→ EXCERPTED RECORDS
•••
===== src/rtl/game_flow_controller.sv =====
// Game flow sequencer: start/restart, life accounting, post-hit invulnerability window.
// Every output is registered and derived from the next-state values.
module game_flow_controller #(
  parameter int unsigned START_LIVES   = 3,
  parameter int unsigned INVULN_CYCLES = 25000000
) (
  input  logic       i_Clk,
  input  logic       i_Rst_L,
  input  logic       i_Start,
  input  logic       i_Collided,
  output logic [1:0] o_Lives,
  output logic [2:0] o_Lives_LED,
  output logic       o_Game_Active,
  output logic       o_Freeze,
  output logic       o_Lost_Life,
  output logic       o_Game_Over
);

  localparam int unsigned TIMER_W = $clog2(INVULN_CYCLES) + 1;
  localparam logic [1:0] LIVES_INIT = 2'(START_LIVES);
  localparam logic [TIMER_W-1:0] TIMER_LOAD = TIMER_W'(INVULN_CYCLES - 1);

  typedef enum logic [1:0] {
    IDLE = 2'd0,
    PLAY = 2'd1,
    HIT  = 2'd2,
    OVER = 2'd3
  } state_t;

  state_t               state_q, state_d;
  logic [1:0]           lives_q, lives_d;
  logic [TIMER_W-1:0]   timer_q, timer_d;
  logic                 start_prev_q;
  logic                 coll_prev_q;
  logic                 lost_d;
  logic                 start_edge;
  logic                 coll_edge;

  function automatic logic [2:0] therm(input logic [1:0] n);
    return {n == 2'd3, n >= 2'd2, n != 2'd0};
  endfunction

  // Next-state and life/timer update
  always_comb begin
    state_d    = state_q;
    lives_d    = lives_q;
    timer_d    = timer_q;
    lost_d     = 1'b0;
    start_edge = i_Start & ~start_prev_q;
    coll_edge  = i_Collided & ~coll_prev_q;

    case (state_q)
      IDLE, OVER: begin
        if (start_edge) begin
          state_d = PLAY;
          lives_d = LIVES_INIT;
        end
      end
      PLAY: begin
        if (coll_edge && (lives_q != 2'd0)) begin
          lives_d = lives_q - 2'd1;
          lost_d  = 1'b1;
          if (lives_q == 2'd1) begin
            state_d = OVER;
          end else begin
            state_d = HIT;
            timer_d = TIMER_LOAD;
          end
        end
      end
      HIT: begin
        if (timer_q == '0) begin
          state_d = PLAY;
        end else begin
          timer_d = timer_q - TIMER_W'(1);
        end
      end
      default: state_d = IDLE;
    endcase
  end

  // Start edge register resets high so a button held through reset cannot start a game
  always_ff @(posedge i_Clk or negedge i_Rst_L) begin
    if (!i_Rst_L) begin
      state_q       <= IDLE;
      lives_q       <= LIVES_INIT;
      timer_q       <= '0;
      start_prev_q  <= 1'b1;
      coll_prev_q   <= 1'b0;
      o_Lives       <= LIVES_INIT;
      o_Lives_LED   <= therm(LIVES_INIT);
      o_Game_Active <= 1'b0;
      o_Freeze      <= 1'b0;
      o_Lost_Life   <= 1'b0;
      o_Game_Over   <= 1'b0;
    end else begin
      state_q       <= state_d;
      lives_q       <= lives_d;
      timer_q       <= timer_d;
      start_prev_q  <= i_Start;
      coll_prev_q   <= i_Collided;
      o_Lives       <= lives_d;
      o_Lives_LED   <= therm(lives_d);
      o_Game_Active <= (state_d == PLAY) || (state_d == HIT);
      o_Freeze      <= (state_d == HIT);
      o_Lost_Life   <= lost_d;
      o_Game_Over   <= (state_d == OVER);
    end
  end

endmodule


===== config.mk =====
export PLATFORM = sky130hd
export DESIGN_NAME = game_flow_controller
export DESIGN_NICKNAME = d
export VERILOG_FILES = /design/src/rtl/game_flow_controller.sv
export SDC_FILE = /design/constraint.sdc
export NUM_CORES = 1
export LEC_CHECK = 0
export BUFFER_PORTS_ARGS = -buffer_cell sky130_fd_sc_hd__buf_2
export CAP_MARGIN = 20
export CORE_UTILIZATION = 30
export CTS_BUF_LIST = sky130_fd_sc_hd__clkbuf_2
export CTS_CLUSTER_SIZE = 20
export DETAILED_ROUTE_END_ITERATION = 8
export MAX_ROUTING_LAYER = met4
export SYNTH_ARGS = -nofsm -noshare
export SYNTH_HDL_FRONTEND = slang
export SYNTH_SLANG_ARGS = --single-unit
export TNS_END_PERCENT = 30

===== constraint.sdc =====
create_clock -name i_Clk -period 6.24 [get_ports i_Clk]
set_input_delay 0.624 -clock i_Clk [delete_from_list [all_inputs] [get_ports i_Clk]]
set_output_delay 0.624 -clock i_Clk [all_outputs]
set_load 0.1 [all_outputs]

==> metrics.md, run 1 <==
| Metric | Value |
|---|---|
| Outcome | complete, no violations |
| Setup Skew | 29.5 ps |
| Sequential-to-total area share from yosys stat | 45.4% |
| VDD IR max | 0.0000903 V |
| Max cap viols | 0 |
| Worst reg-to-reg setup slack | 3380 ps |
| Number of DRC markers in iteration 0 | 75 |
| Initial antenna violation count | 0 |
| Boundary Pins | 13 |
| Core area | 0.00687 mm² |
| CP max stage cell | dfstp_2 |
| Power Density | 161 mW/mm² |
| WS Path Type | reg -> reg |
| Fin. Hold Viols | 0 |
| Post-Syn Instances | 223 |
| Post-layout util | 34.3% |
| CP cell instances | inv_1 > ha_1 > nor4b_1 > mux2i_1 > buf_4 > a311o_1 > o21ai_0 > or3b_2 |
| Site row count | 30 |
| CP endpoint kind | register |
| Final min period | 2860 ps |
| Htree depth | 2 |
| Placed Cells | 323 |
| Setup TNS | 0 ps |
| GRT overflow | 0 |
| First-pass GRT wire length | 7580 µm |
| Worst flop-to-flop path endpoint | timer_q[22] |
| Routed len/inst | 13.8 µm |
| Die height | 86.9 µm |
| CTS root buf | clkbuf_2 |
| Antenna diodes | 0 |
| Drt first pass iters | 4 |
| Async set-reset flop share out of synthesis | 100% |
| Number of buffers inserted during clock tree synthesis | 5 |
| Met3 GRT Util | 2.56% |
| Netlist Area Pre-Place | 0.00216 mm² |
| Clock sinks | 39 |
| Routed Antenna Nets | 0 |
| Post-CTS sizing | 0 |
| CTS clk-pin slew, worst paths | 230 ps |
| CTS tree | built |
| Fmax | 349 MHz |
| Main synth FF type | dfrtp_1 |
| Initial core utilization | 31.5% |
| Final Wtd Congestion | 0.772 |
| DRC Markers | 0 |
| Routed vias/inst | 5.24 |
| DPL Wire Length | 3060 µm |
| Final WL | 4570 µm |
| Post-Layout Inst Area | 0.00235 mm² |
| IO Port Bufs | 12 |
| Vias | 1734 |
| Final Instance Count excl. Fillers | 331 |
| Hold_buf cts | 0 |
| RSZ-0062 raised after global routing | false |
| Die W | 86.9 µm |
| Req. time, crit path | 6540 ps |
| Clock latency on the worst-skew pair | 410 ps |
| CP Launch Type | register |
| Vias in the first global route | 1589 |
| Largest stage delay, worst path | 600 ps |
| Yosys reg bits | 39 |
| R2R cell count | 8 |
| Share of layout cells above drive strength 1 | 15.3% |
| M1 GR Usage | 17.7% |
| Largest net degree at the start of global routing | 40 |
| Synthesis-to-layout area growth | 8.73% |
| Syn Area/Cell | 9.71 µm² |
| Number of synthesized flops with an enable pin | 0 |
| Tightest Hold Check Type | in -> async |
| Reg2reg start | lives_q[0] |
| Gr busiest metal | met2 |
| Nets | 245 |
| Endpoints failing setup | 0 |
| GR Layer Usage met2 | 20.4% |
| Crit-path max FO | 18 |
| Worst-Margin Slew | 1000 ps |
| P_leak | 0.00115 µW |
| Slew headroom | 32.7% |
| Max-slew violations | 0 |
| Tot GR Track Use | 13.2% |
| Clock Tree Buf Depth | 2 |
| DIE AREA | 0.00756 mm² |
| Number of library cell types mapped by synthesis | 48 |
| Post-CTS Setup Bufs | 0 |
| Placed Area | 0.00231 mm² |
| Tcrit/Tclk final | 45.9% |
| Post-Syn Nets | 234 |
| Synth warn | 0 |
| Crit path arrival time | 3160 ps |
-- flip-flops by register name (all words and copies together) (netlist names) --
name	flops
start_prev_q	1
o_Game_Over	1
state_q	2
o_Game_Active	1
coll_prev_q	1
o_Freeze	1
timer_q	26
o_Lives_LED	3
o_Lost_Life	1
lives_q	2
-- through the flow --
| stage | hold WS [ps] | setup WS (ps) | power (µW) |
|---|---|---|---|
| 2_1_floorplan | 328 | 3330 | 259 |
| 3_3_place_gp | 520 | 3450 | 265 |
| 3_5_place_dp | 536 | 3420 | 266 |
| 4_1_cts | 293 | 3370 | 385 |
| 5_1_grt | 286 | 3110 | 394 |
| 6_report | 287 | 3380 | 379 |
-- worst max-delay path, delay by kind of cell (launching register included) --
family                   cells  cell delay, ps
AO/OA/AOI/OAI                2             570
adder cells (fa/ha/maj)      1             220
buffers and inverters        2             280
flip-flops                   1             600
multiplexers                 1             150
AND/OR/NAND/NOR              2             950
-- per-layer routing --
layer  routed length, µm  up-vias
met5                   0        -
met4                  48        0
met3                 103        7
met2                2090       22
met1                2330      847
li1                    -      858
-- power by group --
group	internal (µW)	total (µW)	leakage, µW	switching (µW)
sequential	254	255	0.000511	0.294
clock	28.6	118	0.0000290	89.3
combinational	0.939	6.32	0.000610	5.38
total	284	379	0.00115	94.9
-- synthesized netlist by cell type (all sizes together) (2+ instances only) --
library cell  instances  area [µm²]
o21ai                 9        45.0
dfrtp                33         826
nand3b                3        22.5
o31ai                 9        67.6
and2                  3        18.8
nand3                11        55.1
nand2                13        48.8
a21oi                 9        45.0
dfstp                 6         158
nor4                  7        58.8
clkbuf                6        22.5
and4                  5        43.8
o21a                  3        22.5
nand4b                3        26.3
nor2                 14        52.6
a31oi                 3        18.8
nor4b                 2        17.5
or3b                  3        26.3
a211oi                2        15.0
or2                   2        12.5
mux2i                 5        50.1
buf                   4        26.3
or3                   7        48.8
nor3                  9        45.0
o31a                  2        17.5
inv                  13        48.8
nand2b                4        25.0
or4                  12        93.8
a22oi                 2        15.0
ha                    7        87.6
-- cells in the final DEF (no fill, tap or decap), types with 2 or more instances in the layout --
cell type	instances
nand2b_1	4
and4_1	5
a22oi_1	2
a211oi_1	2
nand2_1	13
o31a_1	2
inv_1	13
nand3b_1	3
buf_4	2
o31ai_1	9
nor3_1	9
or4_1	11
clkbuf_2	6
nand4b_1	3
o21ai_0	6
nor4_1	6
and2_1	3
ha_1	7
o21ai_1	3
a31oi_1	3
nand3_1	11
mux2i_1	5
nor4b_1	2
dfrtp_1	33
or3b_2	3
o21a_1	3
a21oi_1	9
buf_2	12
nor2_1	14
or3_1	6
dfstp_2	6
-- worst max-delay path by stage --
stage	start	end	slack, ps	depth (start not counted)
after floorplan	lives_q[1]	timer_q[22]	3330	7
after global placement	lives_q[0]	timer_q[16]	3450	8
after detailed placement	lives_q[0]	timer_q[22]	3420	8
after CTS	lives_q[0]	timer_q[22]	3370	8
after global routing	lives_q[0]	timer_q[16]	3110	8
final	lives_q[0]	timer_q[22]	3380	8
-- cell families after synthesis --
| kind of cell | Yosys count | synth area share, % |
|---|---|---|
| and+or+nand+nor | 101 | 28.6 |
| AOI/OAI and AO/OA | 46 | 14.2 |
| DFF | 39 | 45.4 |
| buffers and inverters | 23 | 4.51 |
| adders and majority gates | 7 | 4.05 |
| muxes | 6 | 2.83 |
| xor gates and xnor gates | 1 | 0.405 |
-- final cells by class --
| type | instances | area (µm²) |
|---|---|---|
| clock buffers | 6 | 30.0 |
| clock inverters | 2 | 12.5 |
| fillers | 703 | 4520 |
| inverters | 13 | 48.8 |
| multi-input cells | 161 | 1080 |
| flip-flops and latches | 39 | 983 |
| well taps | 96 | 120 |
| repair buffers | 14 | 75.1 |
(Power assumes the default switching activity.)
==> run 2: changes to the inputs <==
- clock period: 6.24 -> 3 ns (I/O delays scaled with it)
==> metrics.md, run 2 (same netlist as run 1, synthesis figures left out) <==
| Metric | Value |
|---|---|
| Largest net degree at the start of global routing | 40 |
| Routed vias/inst | 5.27 |
| Boundary Pins | 13 |
| Final hold slack | -25.3 ps |
| DIE AREA | 0.00756 mm² |
| CTS root buf | clkbuf_2 |
| Htree depth | 2 |
| CTS clk-pin slew, worst paths | 210 ps |
| Max-slew violations | 0 |
| Power Density | 389 mW/mm² |
| Crit path arrival time | 2900 ps |
| DRC Markers | 0 |
| Core area | 0.00687 mm² |
| CP Launch Type | register |
| Int Power | 761 µW |
| Largest regs | timer_q: 26 flops, o_Lives_LED: 3 flops |
| Clock sinks | 39 |
| Tightest Hold Check Type | in -> async |
| Reg2reg start | lives_q[0] |
| Antenna diodes | 0 |
| Max reg flops | 26 |
| Vias in the first global route | 1710 |
| Initial core utilization | 31.5% |
| IO Port Bufs | 12 |
| DPL Wire Length | 3150 µm |
| R2R cell count | 7 |
| Setup Skew | 27.4 ps |
| Net Sw Frac | 20.2% |
| Final Wtd Congestion | 0.783 |
| RSZ-0062 raised after global routing | false |
| Gr busiest metal | met2 |
| P_leak | 0.00120 µW |
| Final WL | 4540 µm |
| Endpoints failing setup | 0 |
| Reg power frac | 55.6% |
| Vias | 1775 |
| M1 GR Usage | 18.1% |
| Most frequent cells in the layout | dfrtp_1 (33), nor2_1 (14), inv_1 (13), nand2_1 (13), buf_2 (12) |
| Final WS setup | 381 ps |
| Worst flop-to-flop path endpoint | timer_q[16] |
| Number of buffers inserted during clock tree synthesis | 5 |
| Fmax | 382 MHz |
| Die W | 86.9 µm |
| Post-place setup slack | 409 ps |
| Initial antenna violation count | 0 |
| Largest Register | timer_q |
| Logic pwr share | 1.6% |
| CTS tree | built |
| Failing checks | hold timing |
| CP endpoint kind | register |
| Max cap viols | 0 |
| WS Path Type | reg -> reg |
| Site row count | 30 |
| Setup TNS | 0 ps |
| Drt first pass iters | 4 |
| Clock latency on the worst-skew pair | 410 ps |
| Commonest non-fill, non-tap cell in the layout | dfrtp_1 |
| Slew headroom | 41.4% |
| Final Instance Count excl. Fillers | 337 |
| GRT overflow | 0 |
| Req. time, crit path | 3280 ps |
| Psw | 192 µW |
| First-pass GRT wire length | 7990 µm |
| Die height | 86.9 µm |
| Number of DRC markers in iteration 0 | 79 |
| Fin. Hold Viols | 25 |
| Crit-path max FO | 8 |
| Worst reg-to-reg setup slack | 380 ps |
| Outcome | finished, violations left |
| Routed Antenna Nets | 0 |
| Nets | 251 |
| Clock Tree Buf Depth | 2 |
| Tot GR Track Use | 13.6% |
| Final min period | 2620 ps |
| Tcrit/Tclk final | 87.3% |
| Clock power frac | 42.9% |
| Routed len/inst | 13.5 µm |
| Synthesis-to-layout area growth | 13.2% |
| Share of layout cells above drive strength 1 | 16.6% |
| Met3 GRT Util | 2.94% |
| VDD IR max | 0.000194 V |
| GR Layer Usage met2 | 21.1% |
| Worst-Margin Slew | 879 ps |
| Placed Cells | 327 |
[run 2: worst max path at each step]
stage / slack (ps) / depth (start not counted) / end / startpoint
floorplan: 90 / 7 / timer_q[22] / lives_q[1]
CTS: 340 / 7 / timer_q[16] / lives_q[0]
finish: 380 / 7 / timer_q[16] / lives_q[0]
global placement: 440 / 7 / o_Game_Active / timer_q[16]
detailed placement: 410 / 7 / timer_q[22] / lives_q[0]
global route: 180 / 7 / timer_q[15] / lives_q[0]
[run 2: layer usage]
metal,up-vias,wire [µm],part of all wire (%)
met3,5,130,2.9
met5,-,0,0
met4,0,53,1.2
li1,874,-,-
met1,877,2360,52
met2,19,2000,44
[run 2: worst max-delay path: stages, from the launching register on]
cell	delay [ps]
dfstp_2	610
inv_1	50
ha_1	210
nor4b_1	450
mux2i_1	170
a311o_1	390
o21ai_0	170
or3b_2	440
[run 2: metrics by stage]
| stage | hold slack (ps) | power (µW) | utilization, % | cell area [µm²] |
|---|---|---|---|---|
| 4_1_cts | 0.416 | 967 | 35.5 | 2440 |
| 3_5_place_dp | 424 | 552 | 34.1 | 2340 |
| 3_3_place_gp | 419 | 552 | 34.1 | 2340 |
| 6_report | -25.3 | 953 | 35.7 | 2450 |
| 5_1_grt | 21.8 | 988 | 35.7 | 2450 |
| 2_1_floorplan | 4.41 | 539 | - | 2160 |
[run 2: area by class of cell]
class | instances | area, µm²
Fill cell | 704 | 4420
Multi-Input combinational cell | 161 | 1080
Sequential cell | 39 | 983
Timing Repair Buffer | 20 | 125
Tap cell | 96 | 120
Clock inverter | 2 | 60.1
Inverter | 13 | 48.8
Clock buffer | 6 | 30.0
[run 2: timing repair]
item	4_1_cts	5_1_grt
gates resized for setup	0	0
endpoints found under the hold margin	1	1
hold buffers	1	1
setup buffers	0	0
[run 2: power groups by stage]
stage	clock [µW]	combinational [µW]	sequential [µW]
4_1_cts	422	15.3	530
2_1_floorplan	0	0.566	538
3_3_place_gp	0	14.1	538
3_5_place_dp	0	14.3	538
5_1_grt	440	18.2	530
6_report	408	15.0	529
==> run 3: changes to the inputs <==
- PLACE_DENSITY_LB_ADDON: default -> 0.08
==> metrics.md, run 3 (same netlist as run 1, synthesis figures left out) <==
| Metric | Value |
|---|---|
| Reg power frac | 61.7% |
| DPL Wire Length | 3390 µm |
| Final Wtd Congestion | 0.748 |
| P_leak | 0.00119 µW |
| Die height | 86.9 µm |
| Vias | 1755 |
| Max reg flops | 26 |
| Logic pwr share | 1.8% |
| Net Sw Frac | 22.0% |
| Site row count | 30 |
| RSZ-0062 raised after global routing | false |
| Outcome | complete, no violations |
| CTS root buf | clkbuf_2 |
| Clock latency on the worst-skew pair | 390 ps |
| Tcrit/Tclk final | 89.6% |
| Nets | 251 |
| Setup Skew | 17.9 ps |
| Largest Register | timer_q |
| Die W | 86.9 µm |
| Max cap viols | 0 |
| Share of layout cells above drive strength 1 | 16.2% |
| Fmax | 372 MHz |
| Routed Antenna Nets | 0 |
| Psw | 189 µW |
| Largest regs | timer_q: 26 flops, o_Lives_LED: 3 flops |
| Largest net degree at the start of global routing | 40 |
| Int Power | 670 µW |
| Most frequent cells in the layout | dfrtp_1 (33), nor2_1 (14), inv_1 (13), nand2_1 (13), buf_2 (12) |
| Antenna diodes | 0 |
| Post-CTS Setup Bufs | 0 |
| # fillers | 717 |
| Final min period | 2690 ps |
| Power Density | 354 mW/mm² |
| Multi-input logic area | 0.00108 mm² |
| Total Power | 858 µW |
| Drt first pass iters | 4 |
| Number of DRC markers in iteration 0 | 140 |
| Req. time, crit path | 3290 ps |
| WS Path Type | reg -> reg |
| DRC Markers | 0 |
| Clock power frac | 36.5% |
| Commonest non-fill, non-tap cell in the layout | dfrtp_1 |
| Setup TNS | 0 ps |
| Endpoints failing setup | 0 |
| CP endpoint kind | register |
| Max-slew violations | 0 |
| Htree depth | 2 |
| Tightest Hold Check Type | in -> async |
| Routed len/inst | 14.8 µm |
| Vias in the first global route | 1685 |
| Synthesis-to-layout area growth | 12.0% |
| CTS tree | built |
| Fin. Hold Viols | 0 |
| Worst-Margin Slew | 913 ps |
| Boundary Pins | 13 |
| DIE AREA | 0.00756 mm² |
| VDD IR max | 0.000182 V |
| Number of buffers inserted during clock tree synthesis | 5 |
| CTS clk-pin slew, worst paths | 210 ps |
| Initial antenna violation count | 0 |
| Routed vias/inst | 5.21 |
| Register area | 983 µm² |
| Clock sinks | 39 |
| Initial core utilization | 31.5% |
| Final WL | 4980 µm |
| GRT overflow | 0 |
| Clock Tree Buf Depth | 2 |
| IO Port Bufs | 12 |
| Core area | 0.00687 mm² |
| Tot GR Track Use | 15.0% |
| Crit-path max FO | 8 |
| Crit path arrival time | 2970 ps |
| First-pass GRT wire length | 8460 µm |
| CP Launch Type | register |
| Slew headroom | 39.1% |
## run 3: cell count changes in the layout (fill, tap and decap cells not counted), sizes merged
cell,change
clkinv,+2
bufinv,-1
clkbuf,-1
## run 3: layout make-up
class,count,area share [%]
inverters,13,2.01
flip-flops and latches,39,40.6
clock buffers,5,1.03
well taps,96,4.95
multi-input cells,161,44.7
clock inverters,3,1.60
repair buffers,20,5.16
## run 3: path summary, 6_finish.rpt
path / slack, ps / from / cells past startpoint / end
worst max-delay path: 310 / lives_q[0] / 7 / timer_q[16]
worst min-delay path: 7 / i_Rst_L / 1 / coll_prev_q
worst max register to register: 310 / lives_q[0] / 7 / timer_q[16]
worst min register to register: 580 / timer_q[23] / 2 / timer_q[23]
max in group asynchronous: 2430 / i_Rst_L / 1 / state_q[0]
min in group i_Clk: 560 / i_Start / 2 / start_prev_q
## run 3: repair_timing
item | CTS | global route
hold buffers | 2 | 0
endpoints found under the hold margin | 2 | 0
setup endpoints to repair | 0 | 0
resized for setup | 0 | 0
## run 3: power groups by stage
stage	combinational (µW)	sequential [µW]	clock (µW)
final	15.5	529	313
after global routing	18.4	530	347
after CTS	16.6	529	332
after detailed placement	14.6	538	0
after global placement	14.7	538	0
after floorplan	0.566	538	0
## run 3: metal layers
metal / share of wire (%) / track usage, % / up-vias
met5: 0 / - / -
met4: 1.2 / 4.85 / 0
met3: 2.9 / 2.94 / 9
met2: 44 / 21.8 / 27
met1: 52 / 20.8 / 848
li1: - / - / 871
## run 3: metrics by stage
stage	worst slack [ps]	instances	utilization [%]	area, µm²	hold slack [ps]
after global placement	397	327	34.1	2340	419
after detailed placement	346	327	34.1	2340	420
after floorplan	89.2	223	-	2160	4.41
final	312	337	35.3	2420	7.23
after CTS	285	337	35.3	2420	14.4
after global routing	124	337	35.3	2420	46.5
## run 3: critical path: stages, from the launching register on
cell,delay (ps)
dfstp_2,610
inv_1,50
ha_1,210
nor4b_1,500
mux2i_1,180
a311o_1,400
o21ai_0,180
or3b_2,450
•••
→ WHAT TO PRODUCE
Find, please, how many lines in the data include the word "PLAY", and put down that number only.

→ TASK RESPONSE
5